**WHAT TO PRODUCE**: Every line in the records below with the string "optimization" needs to be copied out.

**EXERCISE MATERIAL**:
++++++++++++++++++++

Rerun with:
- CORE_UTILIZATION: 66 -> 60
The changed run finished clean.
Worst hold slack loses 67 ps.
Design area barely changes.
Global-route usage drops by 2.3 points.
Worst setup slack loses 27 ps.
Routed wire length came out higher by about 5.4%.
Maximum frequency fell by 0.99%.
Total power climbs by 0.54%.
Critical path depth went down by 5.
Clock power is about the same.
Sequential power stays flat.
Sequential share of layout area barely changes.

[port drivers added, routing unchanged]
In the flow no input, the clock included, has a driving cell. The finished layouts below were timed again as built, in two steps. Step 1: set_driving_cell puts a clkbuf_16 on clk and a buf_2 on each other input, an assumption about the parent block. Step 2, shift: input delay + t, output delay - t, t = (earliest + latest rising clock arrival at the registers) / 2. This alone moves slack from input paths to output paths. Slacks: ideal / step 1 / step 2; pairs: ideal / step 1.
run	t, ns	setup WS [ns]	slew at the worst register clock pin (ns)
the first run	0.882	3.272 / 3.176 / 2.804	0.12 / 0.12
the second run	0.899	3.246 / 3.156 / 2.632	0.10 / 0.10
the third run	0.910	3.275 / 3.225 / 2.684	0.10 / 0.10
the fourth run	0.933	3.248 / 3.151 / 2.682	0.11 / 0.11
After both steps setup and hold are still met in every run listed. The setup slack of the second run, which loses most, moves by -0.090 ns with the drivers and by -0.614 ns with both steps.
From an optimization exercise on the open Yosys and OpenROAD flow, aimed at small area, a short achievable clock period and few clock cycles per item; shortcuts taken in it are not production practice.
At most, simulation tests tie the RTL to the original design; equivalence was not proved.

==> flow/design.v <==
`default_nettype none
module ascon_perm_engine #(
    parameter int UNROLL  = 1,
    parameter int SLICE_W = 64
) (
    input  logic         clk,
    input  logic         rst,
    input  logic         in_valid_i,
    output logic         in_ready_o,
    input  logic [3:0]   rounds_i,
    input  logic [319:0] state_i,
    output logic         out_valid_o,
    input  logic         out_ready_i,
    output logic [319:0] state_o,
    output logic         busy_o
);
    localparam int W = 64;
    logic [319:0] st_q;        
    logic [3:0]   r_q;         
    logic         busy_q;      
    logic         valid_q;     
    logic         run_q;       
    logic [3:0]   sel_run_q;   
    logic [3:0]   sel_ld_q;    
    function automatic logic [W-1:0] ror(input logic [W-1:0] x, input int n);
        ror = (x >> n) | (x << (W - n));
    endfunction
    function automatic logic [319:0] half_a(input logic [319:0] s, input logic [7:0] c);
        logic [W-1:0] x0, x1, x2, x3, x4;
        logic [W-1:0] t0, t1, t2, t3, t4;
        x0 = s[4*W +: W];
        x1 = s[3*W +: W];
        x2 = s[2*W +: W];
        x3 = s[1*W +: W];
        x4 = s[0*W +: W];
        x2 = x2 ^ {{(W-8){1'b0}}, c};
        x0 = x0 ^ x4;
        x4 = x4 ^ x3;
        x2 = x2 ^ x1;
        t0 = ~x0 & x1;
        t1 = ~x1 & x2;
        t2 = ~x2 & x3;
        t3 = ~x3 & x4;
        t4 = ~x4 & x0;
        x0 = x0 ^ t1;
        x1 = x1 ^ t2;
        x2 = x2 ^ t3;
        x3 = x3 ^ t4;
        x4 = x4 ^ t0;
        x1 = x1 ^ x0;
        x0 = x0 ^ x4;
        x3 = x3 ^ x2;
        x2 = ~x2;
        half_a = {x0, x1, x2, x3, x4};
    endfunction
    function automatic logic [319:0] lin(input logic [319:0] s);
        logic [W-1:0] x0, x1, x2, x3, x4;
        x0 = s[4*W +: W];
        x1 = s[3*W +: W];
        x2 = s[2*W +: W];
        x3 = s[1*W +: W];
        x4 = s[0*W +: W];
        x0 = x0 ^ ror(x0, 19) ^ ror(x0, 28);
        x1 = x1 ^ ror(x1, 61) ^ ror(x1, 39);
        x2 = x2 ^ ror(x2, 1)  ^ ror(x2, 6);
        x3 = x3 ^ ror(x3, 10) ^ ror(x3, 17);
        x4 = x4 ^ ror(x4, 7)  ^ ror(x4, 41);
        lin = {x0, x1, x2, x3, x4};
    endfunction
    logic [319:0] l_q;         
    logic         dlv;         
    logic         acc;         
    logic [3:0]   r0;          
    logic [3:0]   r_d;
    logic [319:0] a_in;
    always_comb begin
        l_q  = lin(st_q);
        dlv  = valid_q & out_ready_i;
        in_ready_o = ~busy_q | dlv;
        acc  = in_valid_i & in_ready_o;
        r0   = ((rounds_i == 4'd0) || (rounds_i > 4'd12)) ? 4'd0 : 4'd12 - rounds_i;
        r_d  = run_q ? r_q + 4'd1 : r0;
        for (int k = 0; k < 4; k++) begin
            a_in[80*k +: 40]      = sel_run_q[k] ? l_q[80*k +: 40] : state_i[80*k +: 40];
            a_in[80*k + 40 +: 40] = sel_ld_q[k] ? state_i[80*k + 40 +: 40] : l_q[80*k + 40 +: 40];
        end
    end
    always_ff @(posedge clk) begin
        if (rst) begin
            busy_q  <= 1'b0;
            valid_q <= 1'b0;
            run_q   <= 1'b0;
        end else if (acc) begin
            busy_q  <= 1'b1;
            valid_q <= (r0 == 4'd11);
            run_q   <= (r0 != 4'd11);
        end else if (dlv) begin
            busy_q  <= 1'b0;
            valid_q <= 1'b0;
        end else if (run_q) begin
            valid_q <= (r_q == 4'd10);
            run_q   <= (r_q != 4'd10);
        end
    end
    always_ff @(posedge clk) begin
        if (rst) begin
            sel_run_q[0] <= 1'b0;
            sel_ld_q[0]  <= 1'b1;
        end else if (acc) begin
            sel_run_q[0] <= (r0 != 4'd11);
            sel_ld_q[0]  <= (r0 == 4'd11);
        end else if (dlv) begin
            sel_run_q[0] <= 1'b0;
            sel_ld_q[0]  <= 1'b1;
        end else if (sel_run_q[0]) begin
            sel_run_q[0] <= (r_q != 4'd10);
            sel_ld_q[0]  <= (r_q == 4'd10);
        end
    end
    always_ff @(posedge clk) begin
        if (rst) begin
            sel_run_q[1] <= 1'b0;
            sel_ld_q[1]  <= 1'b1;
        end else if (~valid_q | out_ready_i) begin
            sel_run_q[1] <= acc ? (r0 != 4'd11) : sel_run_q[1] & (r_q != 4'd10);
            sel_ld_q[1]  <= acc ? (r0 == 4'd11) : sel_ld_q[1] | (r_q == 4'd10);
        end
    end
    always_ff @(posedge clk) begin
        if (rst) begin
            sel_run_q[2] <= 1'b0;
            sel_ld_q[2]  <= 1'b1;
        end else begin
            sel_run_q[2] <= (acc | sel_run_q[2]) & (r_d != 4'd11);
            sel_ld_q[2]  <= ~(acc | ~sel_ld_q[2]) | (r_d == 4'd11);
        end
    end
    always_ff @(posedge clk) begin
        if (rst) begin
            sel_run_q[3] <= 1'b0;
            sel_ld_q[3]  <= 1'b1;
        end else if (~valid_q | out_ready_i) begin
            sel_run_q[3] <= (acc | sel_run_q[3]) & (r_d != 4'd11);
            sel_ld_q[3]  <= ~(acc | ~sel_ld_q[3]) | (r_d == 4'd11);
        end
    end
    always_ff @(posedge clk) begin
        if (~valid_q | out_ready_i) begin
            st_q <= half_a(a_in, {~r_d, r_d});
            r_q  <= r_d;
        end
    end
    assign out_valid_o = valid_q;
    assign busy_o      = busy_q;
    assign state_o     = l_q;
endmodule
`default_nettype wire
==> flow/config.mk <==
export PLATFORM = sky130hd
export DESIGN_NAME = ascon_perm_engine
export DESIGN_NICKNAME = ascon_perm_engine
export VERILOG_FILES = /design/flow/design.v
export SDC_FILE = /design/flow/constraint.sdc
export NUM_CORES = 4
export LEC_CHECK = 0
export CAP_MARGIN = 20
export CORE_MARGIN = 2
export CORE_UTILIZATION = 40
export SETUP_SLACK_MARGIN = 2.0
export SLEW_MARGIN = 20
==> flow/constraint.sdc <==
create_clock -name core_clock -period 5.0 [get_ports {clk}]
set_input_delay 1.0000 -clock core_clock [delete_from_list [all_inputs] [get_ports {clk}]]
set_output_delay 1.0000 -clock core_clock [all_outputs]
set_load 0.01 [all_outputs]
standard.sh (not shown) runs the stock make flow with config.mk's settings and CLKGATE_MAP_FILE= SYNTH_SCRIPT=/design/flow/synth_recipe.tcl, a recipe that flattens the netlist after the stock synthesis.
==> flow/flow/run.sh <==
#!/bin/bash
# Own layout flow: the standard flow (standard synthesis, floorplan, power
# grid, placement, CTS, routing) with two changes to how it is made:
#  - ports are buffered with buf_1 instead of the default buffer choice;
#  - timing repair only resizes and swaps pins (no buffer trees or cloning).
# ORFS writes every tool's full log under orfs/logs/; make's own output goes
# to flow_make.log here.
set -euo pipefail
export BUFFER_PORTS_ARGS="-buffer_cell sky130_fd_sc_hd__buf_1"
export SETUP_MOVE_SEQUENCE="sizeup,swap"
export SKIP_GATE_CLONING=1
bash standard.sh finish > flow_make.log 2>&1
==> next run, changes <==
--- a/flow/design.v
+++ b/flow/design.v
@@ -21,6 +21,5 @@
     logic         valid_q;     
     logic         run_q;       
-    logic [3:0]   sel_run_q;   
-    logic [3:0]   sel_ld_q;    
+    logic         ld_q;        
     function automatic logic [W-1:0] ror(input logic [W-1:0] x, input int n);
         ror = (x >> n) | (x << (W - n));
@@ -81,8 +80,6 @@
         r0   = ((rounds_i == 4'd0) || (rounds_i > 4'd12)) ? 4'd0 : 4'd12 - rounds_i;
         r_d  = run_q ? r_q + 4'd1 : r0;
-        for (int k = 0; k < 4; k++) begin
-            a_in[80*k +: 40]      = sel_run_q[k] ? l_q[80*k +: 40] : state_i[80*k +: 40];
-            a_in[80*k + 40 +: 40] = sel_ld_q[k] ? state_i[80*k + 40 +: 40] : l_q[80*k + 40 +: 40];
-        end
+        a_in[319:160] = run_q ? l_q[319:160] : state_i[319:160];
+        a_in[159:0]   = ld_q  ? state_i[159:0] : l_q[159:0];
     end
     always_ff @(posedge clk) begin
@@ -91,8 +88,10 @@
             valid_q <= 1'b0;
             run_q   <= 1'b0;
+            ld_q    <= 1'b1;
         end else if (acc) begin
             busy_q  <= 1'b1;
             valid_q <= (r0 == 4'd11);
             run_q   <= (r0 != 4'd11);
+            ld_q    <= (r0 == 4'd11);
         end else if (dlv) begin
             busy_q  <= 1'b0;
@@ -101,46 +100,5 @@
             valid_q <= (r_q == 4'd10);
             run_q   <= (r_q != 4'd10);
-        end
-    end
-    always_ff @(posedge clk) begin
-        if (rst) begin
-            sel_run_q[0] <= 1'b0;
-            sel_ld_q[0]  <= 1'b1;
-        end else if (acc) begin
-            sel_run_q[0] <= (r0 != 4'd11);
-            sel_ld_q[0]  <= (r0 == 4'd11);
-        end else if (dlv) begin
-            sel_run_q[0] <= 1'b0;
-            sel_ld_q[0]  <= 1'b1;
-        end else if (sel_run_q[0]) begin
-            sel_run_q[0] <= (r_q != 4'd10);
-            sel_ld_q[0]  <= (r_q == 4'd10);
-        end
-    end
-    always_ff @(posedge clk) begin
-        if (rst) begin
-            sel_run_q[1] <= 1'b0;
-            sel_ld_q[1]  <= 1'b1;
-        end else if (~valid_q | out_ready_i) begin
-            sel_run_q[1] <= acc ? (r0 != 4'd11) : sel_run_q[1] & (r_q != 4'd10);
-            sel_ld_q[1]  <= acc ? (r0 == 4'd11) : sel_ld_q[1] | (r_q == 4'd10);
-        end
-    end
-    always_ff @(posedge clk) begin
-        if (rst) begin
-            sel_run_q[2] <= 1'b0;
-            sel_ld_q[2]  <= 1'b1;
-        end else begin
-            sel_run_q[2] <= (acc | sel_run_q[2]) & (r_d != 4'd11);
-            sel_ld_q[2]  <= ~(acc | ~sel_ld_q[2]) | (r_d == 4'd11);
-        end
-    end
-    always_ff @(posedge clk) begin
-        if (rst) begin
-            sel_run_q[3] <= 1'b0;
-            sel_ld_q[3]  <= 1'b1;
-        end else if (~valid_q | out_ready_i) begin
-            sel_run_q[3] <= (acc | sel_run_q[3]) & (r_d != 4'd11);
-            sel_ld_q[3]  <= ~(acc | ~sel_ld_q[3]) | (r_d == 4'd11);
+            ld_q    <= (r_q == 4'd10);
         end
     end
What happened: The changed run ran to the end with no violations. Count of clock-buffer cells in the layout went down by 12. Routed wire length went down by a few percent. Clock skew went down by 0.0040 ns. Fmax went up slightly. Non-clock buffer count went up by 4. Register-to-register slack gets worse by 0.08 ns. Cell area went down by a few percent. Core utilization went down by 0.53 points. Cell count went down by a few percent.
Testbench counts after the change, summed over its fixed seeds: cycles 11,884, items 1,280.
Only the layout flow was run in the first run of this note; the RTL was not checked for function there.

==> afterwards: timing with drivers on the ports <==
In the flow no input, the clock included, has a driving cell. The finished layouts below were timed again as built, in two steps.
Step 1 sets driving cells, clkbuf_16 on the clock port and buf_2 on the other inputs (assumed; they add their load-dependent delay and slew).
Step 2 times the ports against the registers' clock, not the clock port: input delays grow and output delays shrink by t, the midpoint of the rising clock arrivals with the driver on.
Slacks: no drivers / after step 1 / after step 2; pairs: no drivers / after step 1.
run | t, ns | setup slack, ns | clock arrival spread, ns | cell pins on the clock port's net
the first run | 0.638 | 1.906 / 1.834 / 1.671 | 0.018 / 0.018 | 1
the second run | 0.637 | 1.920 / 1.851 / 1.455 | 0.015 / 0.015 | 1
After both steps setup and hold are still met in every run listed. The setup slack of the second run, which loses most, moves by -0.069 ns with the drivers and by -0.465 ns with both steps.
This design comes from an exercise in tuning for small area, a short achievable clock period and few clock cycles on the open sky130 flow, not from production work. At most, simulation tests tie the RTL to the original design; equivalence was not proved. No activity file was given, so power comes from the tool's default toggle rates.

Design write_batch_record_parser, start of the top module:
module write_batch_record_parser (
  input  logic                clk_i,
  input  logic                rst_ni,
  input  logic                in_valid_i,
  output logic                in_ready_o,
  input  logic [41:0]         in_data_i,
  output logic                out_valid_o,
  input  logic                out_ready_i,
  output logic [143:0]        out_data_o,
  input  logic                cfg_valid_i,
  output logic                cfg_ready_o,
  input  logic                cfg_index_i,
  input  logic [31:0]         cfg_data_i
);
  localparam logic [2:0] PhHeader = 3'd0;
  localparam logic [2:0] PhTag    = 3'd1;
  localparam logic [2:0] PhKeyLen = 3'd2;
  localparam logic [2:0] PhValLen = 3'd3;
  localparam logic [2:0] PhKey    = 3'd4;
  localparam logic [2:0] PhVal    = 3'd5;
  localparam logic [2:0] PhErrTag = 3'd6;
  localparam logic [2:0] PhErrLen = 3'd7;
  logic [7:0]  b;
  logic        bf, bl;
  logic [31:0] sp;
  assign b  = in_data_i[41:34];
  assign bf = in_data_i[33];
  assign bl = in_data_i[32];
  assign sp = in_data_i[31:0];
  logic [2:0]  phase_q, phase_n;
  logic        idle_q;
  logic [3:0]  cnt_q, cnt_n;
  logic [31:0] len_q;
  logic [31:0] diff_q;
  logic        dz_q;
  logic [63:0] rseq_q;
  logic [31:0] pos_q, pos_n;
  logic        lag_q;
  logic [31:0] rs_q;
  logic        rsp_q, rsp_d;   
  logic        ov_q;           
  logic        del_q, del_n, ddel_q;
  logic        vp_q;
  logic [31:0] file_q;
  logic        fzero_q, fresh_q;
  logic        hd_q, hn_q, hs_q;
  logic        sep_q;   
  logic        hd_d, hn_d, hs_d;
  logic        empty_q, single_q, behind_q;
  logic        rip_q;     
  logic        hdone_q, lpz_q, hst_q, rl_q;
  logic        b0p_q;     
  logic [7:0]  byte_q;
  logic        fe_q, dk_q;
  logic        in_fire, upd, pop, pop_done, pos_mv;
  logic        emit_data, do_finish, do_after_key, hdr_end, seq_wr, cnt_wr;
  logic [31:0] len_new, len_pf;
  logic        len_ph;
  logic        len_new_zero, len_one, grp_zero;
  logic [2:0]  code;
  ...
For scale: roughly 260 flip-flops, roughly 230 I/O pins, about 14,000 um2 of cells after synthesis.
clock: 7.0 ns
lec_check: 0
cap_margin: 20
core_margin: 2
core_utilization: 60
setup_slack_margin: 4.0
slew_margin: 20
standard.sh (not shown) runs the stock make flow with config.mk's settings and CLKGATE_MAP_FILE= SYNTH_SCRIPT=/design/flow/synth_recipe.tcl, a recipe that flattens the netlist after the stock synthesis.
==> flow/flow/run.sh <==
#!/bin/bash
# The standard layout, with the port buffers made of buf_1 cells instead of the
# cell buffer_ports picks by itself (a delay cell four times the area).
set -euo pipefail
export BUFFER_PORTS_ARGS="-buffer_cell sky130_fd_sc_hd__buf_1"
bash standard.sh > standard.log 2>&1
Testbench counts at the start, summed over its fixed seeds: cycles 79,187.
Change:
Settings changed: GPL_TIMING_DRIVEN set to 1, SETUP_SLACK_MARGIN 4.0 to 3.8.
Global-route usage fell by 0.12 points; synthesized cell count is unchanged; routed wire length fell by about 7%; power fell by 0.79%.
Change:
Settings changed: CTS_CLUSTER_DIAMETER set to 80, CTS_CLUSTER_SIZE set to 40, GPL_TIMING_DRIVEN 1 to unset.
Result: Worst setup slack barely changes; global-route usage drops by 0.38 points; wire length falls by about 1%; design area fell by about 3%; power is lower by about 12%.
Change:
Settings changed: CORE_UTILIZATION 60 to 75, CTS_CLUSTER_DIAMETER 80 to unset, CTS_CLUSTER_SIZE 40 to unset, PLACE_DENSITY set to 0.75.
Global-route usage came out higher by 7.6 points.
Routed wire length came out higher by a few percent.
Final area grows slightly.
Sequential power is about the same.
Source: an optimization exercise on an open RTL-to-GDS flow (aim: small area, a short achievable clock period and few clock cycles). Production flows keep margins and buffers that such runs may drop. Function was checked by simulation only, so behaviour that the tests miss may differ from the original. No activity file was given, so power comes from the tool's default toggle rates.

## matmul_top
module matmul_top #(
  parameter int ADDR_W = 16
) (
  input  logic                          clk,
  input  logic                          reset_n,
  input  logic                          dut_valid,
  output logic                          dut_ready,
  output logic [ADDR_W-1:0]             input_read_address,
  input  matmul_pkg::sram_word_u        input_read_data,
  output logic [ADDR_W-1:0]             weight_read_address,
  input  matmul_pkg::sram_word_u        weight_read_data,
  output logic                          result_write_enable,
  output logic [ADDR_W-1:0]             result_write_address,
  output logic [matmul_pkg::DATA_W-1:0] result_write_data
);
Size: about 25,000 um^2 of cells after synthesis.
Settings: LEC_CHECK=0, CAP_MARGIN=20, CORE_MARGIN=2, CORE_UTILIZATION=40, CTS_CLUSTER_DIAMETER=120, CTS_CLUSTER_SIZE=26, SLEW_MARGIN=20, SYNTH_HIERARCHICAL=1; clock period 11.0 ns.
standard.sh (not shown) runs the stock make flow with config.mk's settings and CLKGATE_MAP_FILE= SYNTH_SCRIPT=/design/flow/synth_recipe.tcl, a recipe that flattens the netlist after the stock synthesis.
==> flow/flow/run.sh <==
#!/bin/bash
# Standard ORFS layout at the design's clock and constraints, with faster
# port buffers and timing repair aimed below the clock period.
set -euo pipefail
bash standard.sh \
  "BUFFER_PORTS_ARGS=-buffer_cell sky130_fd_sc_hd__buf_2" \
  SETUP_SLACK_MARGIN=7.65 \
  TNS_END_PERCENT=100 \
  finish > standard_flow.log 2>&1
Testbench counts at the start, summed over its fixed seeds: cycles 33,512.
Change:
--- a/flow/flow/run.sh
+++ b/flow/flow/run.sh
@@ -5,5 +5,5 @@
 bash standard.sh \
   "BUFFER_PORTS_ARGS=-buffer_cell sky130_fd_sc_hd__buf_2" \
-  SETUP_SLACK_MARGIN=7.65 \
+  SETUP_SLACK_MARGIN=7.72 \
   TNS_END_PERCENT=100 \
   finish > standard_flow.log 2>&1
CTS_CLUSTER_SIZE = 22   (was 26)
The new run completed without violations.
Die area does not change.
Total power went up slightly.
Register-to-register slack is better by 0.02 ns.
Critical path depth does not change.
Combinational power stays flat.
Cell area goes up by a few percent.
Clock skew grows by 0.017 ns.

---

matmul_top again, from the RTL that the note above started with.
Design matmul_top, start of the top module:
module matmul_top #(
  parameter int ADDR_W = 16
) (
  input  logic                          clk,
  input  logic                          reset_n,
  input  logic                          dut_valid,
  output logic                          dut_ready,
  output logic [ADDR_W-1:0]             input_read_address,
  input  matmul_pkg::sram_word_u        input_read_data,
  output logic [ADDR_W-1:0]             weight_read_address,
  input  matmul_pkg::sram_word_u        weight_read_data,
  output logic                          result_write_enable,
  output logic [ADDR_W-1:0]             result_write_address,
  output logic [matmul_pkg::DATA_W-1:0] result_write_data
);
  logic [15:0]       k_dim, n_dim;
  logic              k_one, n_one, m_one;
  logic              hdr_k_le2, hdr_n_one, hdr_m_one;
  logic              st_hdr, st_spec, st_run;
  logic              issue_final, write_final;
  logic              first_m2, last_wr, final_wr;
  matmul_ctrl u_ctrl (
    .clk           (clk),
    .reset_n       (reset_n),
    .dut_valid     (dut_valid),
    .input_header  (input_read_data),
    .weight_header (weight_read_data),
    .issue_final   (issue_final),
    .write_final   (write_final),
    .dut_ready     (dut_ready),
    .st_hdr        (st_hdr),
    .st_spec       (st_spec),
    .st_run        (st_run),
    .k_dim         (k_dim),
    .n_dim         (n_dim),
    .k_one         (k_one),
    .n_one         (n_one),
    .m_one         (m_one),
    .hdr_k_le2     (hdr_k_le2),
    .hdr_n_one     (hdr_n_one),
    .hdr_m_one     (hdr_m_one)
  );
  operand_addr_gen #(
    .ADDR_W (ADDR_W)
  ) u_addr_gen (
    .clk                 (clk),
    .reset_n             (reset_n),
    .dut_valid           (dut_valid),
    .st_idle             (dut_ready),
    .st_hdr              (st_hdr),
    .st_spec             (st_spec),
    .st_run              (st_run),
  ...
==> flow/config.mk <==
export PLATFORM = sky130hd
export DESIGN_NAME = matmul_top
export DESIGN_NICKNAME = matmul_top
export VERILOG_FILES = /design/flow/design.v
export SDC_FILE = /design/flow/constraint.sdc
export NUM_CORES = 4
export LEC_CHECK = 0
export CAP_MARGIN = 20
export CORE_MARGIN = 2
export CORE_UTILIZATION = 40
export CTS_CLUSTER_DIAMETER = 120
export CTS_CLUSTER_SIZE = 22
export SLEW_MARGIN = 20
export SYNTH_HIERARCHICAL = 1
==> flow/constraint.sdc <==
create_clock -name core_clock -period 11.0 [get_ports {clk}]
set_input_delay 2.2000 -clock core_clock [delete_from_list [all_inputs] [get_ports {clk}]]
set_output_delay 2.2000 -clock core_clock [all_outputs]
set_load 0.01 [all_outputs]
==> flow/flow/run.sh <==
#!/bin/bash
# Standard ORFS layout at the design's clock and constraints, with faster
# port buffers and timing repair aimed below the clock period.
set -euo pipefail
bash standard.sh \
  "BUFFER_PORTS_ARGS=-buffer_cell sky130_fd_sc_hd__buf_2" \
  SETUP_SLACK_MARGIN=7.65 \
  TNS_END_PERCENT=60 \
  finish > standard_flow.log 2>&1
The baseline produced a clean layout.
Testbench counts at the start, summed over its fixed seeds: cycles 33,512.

++++++++++++++++++++

**SOLVED PROBLEM**:
From an optimization exercise on the open Yosys and OpenROAD flow, aimed at small area, a short achievable clock period and few clock cycles per item; shortcuts taken in it are not production practice.
Source: an optimization exercise on an open RTL-to-GDS flow (aim: small area, a short achievable clock period and few clock cycles). Production flows keep margins and buffers that such runs may drop. Function was checked by simulation only, so behaviour that the tests miss may differ from the original. No activity file was given, so power comes from the tool's default toggle rates.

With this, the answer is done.